→ **Problem requirements**
Only the lines with "status" in them need to be copied from the listing.
Start of Supplied entries
$ cat flow/config.mk
export PLATFORM = sky130hd
export DESIGN_NAME = interface_sensor
export DESIGN_NICKNAME = interface_sensor
export VERILOG_FILES = /design/flow/design.v
export SDC_FILE = /design/flow/constraint.sdc
export NUM_CORES = 4
export LEC_CHECK = 1
export CORE_UTILIZATION = 40
$ cat flow/constraint.sdc
current_design interface_sensor

set clk_period 2.0
set clk_io_pct 0.2

create_clock -name clk0 -period $clk_period [get_ports {clk}]

set non_clock_inputs [all_inputs -no_clocks]
set_input_delay [expr $clk_period * $clk_io_pct] -clock clk0 $non_clock_inputs
set_output_delay [expr $clk_period * $clk_io_pct] -clock clk0 [all_outputs]
$ cat flow/design.v
module interface_sensor (
	input wire       	clk		 ,      
	input wire	     	rst_n		 ,      
	inout	          	dat_io	 ,      
	output reg [39:0]	data             
);
	reg        read_flag;      
	reg        dout;           
	wire       din;            
	reg       clk_1MHz;        
	reg [5:0] cnt_clk;         
	reg [5:0]  data_cnt;        
	reg [39:0] data_buf;        
	reg [15:0] cnt ;            
	reg        en_1, en_2, en_rising;     
	reg  [3:0] state;           
	localparam IDLE             = 0;         
	localparam START_BIT        = 1;         
	localparam SEND_HIGH_20US   = 2;         
	localparam WAIT_LOW         = 3;         
	localparam WAIT_HIGH        = 4;         
	localparam FINAL_SYNC       = 5;         
	localparam WAIT_BIT_DATA    = 6;         
	localparam READ_DATA        = 7;         
	localparam COLLECT_ALL_DATA = 8;         
	localparam END_PROCESS      = 9;         
	localparam ERROR            = 10;        
	assign dat_io = read_flag ? 1'bz : dout;        
	assign din = dat_io;                            
	always @(posedge clk) begin
		if (cnt_clk == 6'd50) begin
			cnt_clk = 0;
			clk_1MHz = 1'b1;
		end
		else begin
			cnt_clk = cnt_clk + 1'b1;
			clk_1MHz = 1'b0;
		end
	end
	always @ ( posedge clk_1MHz, negedge rst_n) begin
		if ( !rst_n) begin
			en_1 <= 1'b0;
			en_2 <= 1'b0;
			en_rising <= 1'b0;
		end
		else begin
			en_1 <= rst_n;
			en_2 <= en_1;
			en_rising <= en_1 & (~en_2);    
		end
	end
	always @ ( posedge clk_1MHz, negedge rst_n) begin
		if ( rst_n == 1'b0) begin
			read_flag <= 1'b1;
			state <= IDLE;
			dout <= 1'b1;
			data_buf <= 40'd0;
			cnt <= 16'd0;
			data_cnt <= 6'd0;
			data<=40'd0;
		end
		else begin
			case (state)
				IDLE : begin        
					   if ( en_rising && din == 1'b1) begin       
							state <= START_BIT;           
							read_flag <= 1'b0;            
							dout <= 1'b0;                 
							cnt <= 16'd0;
							data_cnt <= 6'd0;
						end
						else begin
							read_flag <= 1'b1;
							dout <= 1'b1;
							cnt <= 16'd0;
						end	
					end
				START_BIT : begin      
						if ( cnt >= 16'd19000) begin       
							state <= SEND_HIGH_20US;      
							dout <= 1'b1;                 
							cnt <= 16'd0;
						end
						else begin
							cnt<= cnt + 1'b1;
						end
					end
				SEND_HIGH_20US : begin           
						if ( cnt >= 16'd20)begin           
							cnt <= 16'd0;
							read_flag <= 1'b1;       
							state <= WAIT_LOW;       
						end
						else begin
							cnt <= cnt + 1'b1;
						end
					end
				WAIT_LOW:begin            
						if ( din == 1'b0) begin        
							state <= WAIT_HIGH;         
							cnt <= 16'd0;
						end
						else begin
							cnt <= cnt + 1'b1;
							if ( cnt >= 16'd65500) begin         
								state <= ERROR;        
								cnt <= 16'd0;
								read_flag <= 1'b1;
							end	
						end
					end
				WAIT_HIGH: begin           
						if ( din == 1'b1) begin         
							state <= FINAL_SYNC;         
							cnt <= 16'd0;
							data_cnt <= 6'd0;
						end
						else begin
							cnt <= cnt + 1'b1;
							if ( cnt >= 16'd65500) begin        
								state <= ERROR;        
								cnt <= 16'd0;
								read_flag <= 1'b1;
							end
						end
					end
				FINAL_SYNC : begin          
						if ( din == 1'b0) begin          
							state <= WAIT_BIT_DATA;       
							cnt <= cnt + 1'b1;
						end
						else begin
							cnt <= cnt + 1'b1;
							if ( cnt >= 16'd65500) begin        
								state <= ERROR;       
								cnt <= 16'd0;
								read_flag <= 1'b1;
							end			
						end
					end
				WAIT_BIT_DATA:begin            
						if ( din == 1'b1) begin         
							state <= READ_DATA;          
							cnt <= 16'd0;
						end
						else begin
							cnt <= cnt + 1'b1;
							if ( cnt >= 16'd65500) begin        
								state <= ERROR;       
								cnt <= 16'd0;
								read_flag <= 1'b1;
							end	
						end
					end
				READ_DATA : begin
						if ( din == 1'b0) begin         
							data_cnt <= data_cnt + 1'b1;                
							state <= (data_cnt >= 6'd39) ? COLLECT_ALL_DATA : WAIT_BIT_DATA;    
							cnt <= 16'd0;
							if ( cnt >= 16'd60) begin         
								data_buf <= { data_buf[39:0], 1'b1};        
							end
							else begin                        
								data_buf <= { data_buf[39:0], 1'b0};        
							end
						end
						else begin          
							cnt <= cnt + 1'b1;
							if ( cnt >= 16'd65500) begin        
								state <= ERROR;          
								cnt <= 16'd0;
								read_flag <= 1'b1;
							end	
						end
					end
				COLLECT_ALL_DATA : begin
						data <= data_buf;       
						if ( din == 1'b1) begin        
							state <= END_PROCESS;       
							cnt <= 16'd0;
						end
						else begin             
							cnt <= cnt + 1'b1;
							if ( cnt >= 16'd65500) begin      
								state <= IDLE;          
								cnt <= 16'd0;
								read_flag <= 1'b1;
							end
						end
					end
				END_PROCESS : begin
						state <= IDLE;         
						cnt <= 16'd0;
					end
				ERROR: begin
						data <= 40'b1111111111111111111111111111111111111111;   
						if ( din == 1'b1) begin       
							state <= END_PROCESS;         
							cnt <= 16'd0;
						end
						else begin              
							cnt <= cnt + 1'b1;
							if ( cnt >= 16'd65500) begin       
								state <= IDLE;          
								cnt <= 16'd0;
								read_flag <= 1'b1;
							end	
						end
				   end
				default : begin
						state <= IDLE;
						cnt <= 16'd0;
					end	
			endcase
		end		
	end
endmodule
$ cat flow/run.sh
#!/bin/bash
# OpenROAD 26Q1-2900-gdf79404cd8, Yosys 0.63+post, stock flow scripts
make -C /OpenROAD-flow-scripts/flow DESIGN_CONFIG=/design/flow/config.mk WORK_HOME=/design/flow/orfs finish
==> results.cfg <==
; implementation run metrics
[clock_tree]
cts_buffer_depth = 2
cts-resized-gates = 0
hold_buffers = 0
postCtsSetupBuffers = 0
root_buffer = clkbuf_16
cts_buffers = 3
h-tree-depth = 1

[die]
initCoreUtil_pct = 41.1
die_height_um = 116
die_w_um = 116
num_rows = 41
ios = 43

[status]
error = [error] [KeplerFormal.cpp:679] Workflow failed: Iso has multiple drivers: .dat_io0, dat_io$_DFFE_PN1P_.Q0
haltStage = 4_1_cts
status = stopped before the end

[yosys]
ys_seq_share_pct = 59.2
edf_count = 0
synth_area_leader_cell = dfrtp_1
ys_seq_elements = 124
post-synth-top-count-cell = dfrtp_1
yosys_warnings = 2
top_cell_area_share_pct = 55.5
flop_cell = dfrtp_1
ys_types = 46
top_cells_by_area = dfrtp_1 56%, mux2_2 8.7%, a211o_1 7.1%
syn_area_mm2 = 0.00518
synth_area_per_cell_um2 = 12.2
ys_area_mm2 = 0.00518
synthTopCellsByCount = 115 x dfrtp_1, 46 x nor2b_1, 42 x a211o_1, 40 x mux2_2, 37 x nor2_1
yosysCellCount = 424
synthArstFlopShare_pct = 94.4
netlist_instances = 424

[timing]
unclocked_pins = 117
untimed_endpoints = 158

[place]
dp_hpwl_um = 5330
port_buffers = 41
placed_area_mm2 = 0.00574
dp_cells = 617
gp_congestion = 0.808
-- kinds of logic after synthesis --
kind of cell | synth area share [%]
simple gates | 13.9
fa+ha+maj | 1.21
flops | 59.2
mux | 8.88
buf+inv | 2.68
compound gates | 10.4
xor+xnor | 3.72
-- metrics by stage --
step / setup WS, ps / utilization, %
floorplan: 1000 / -
global placement: 937 / 45.5
detailed placement: 834 / 45.5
End of Supplied entries
→ **Reply**
[status]
status = stopped before the end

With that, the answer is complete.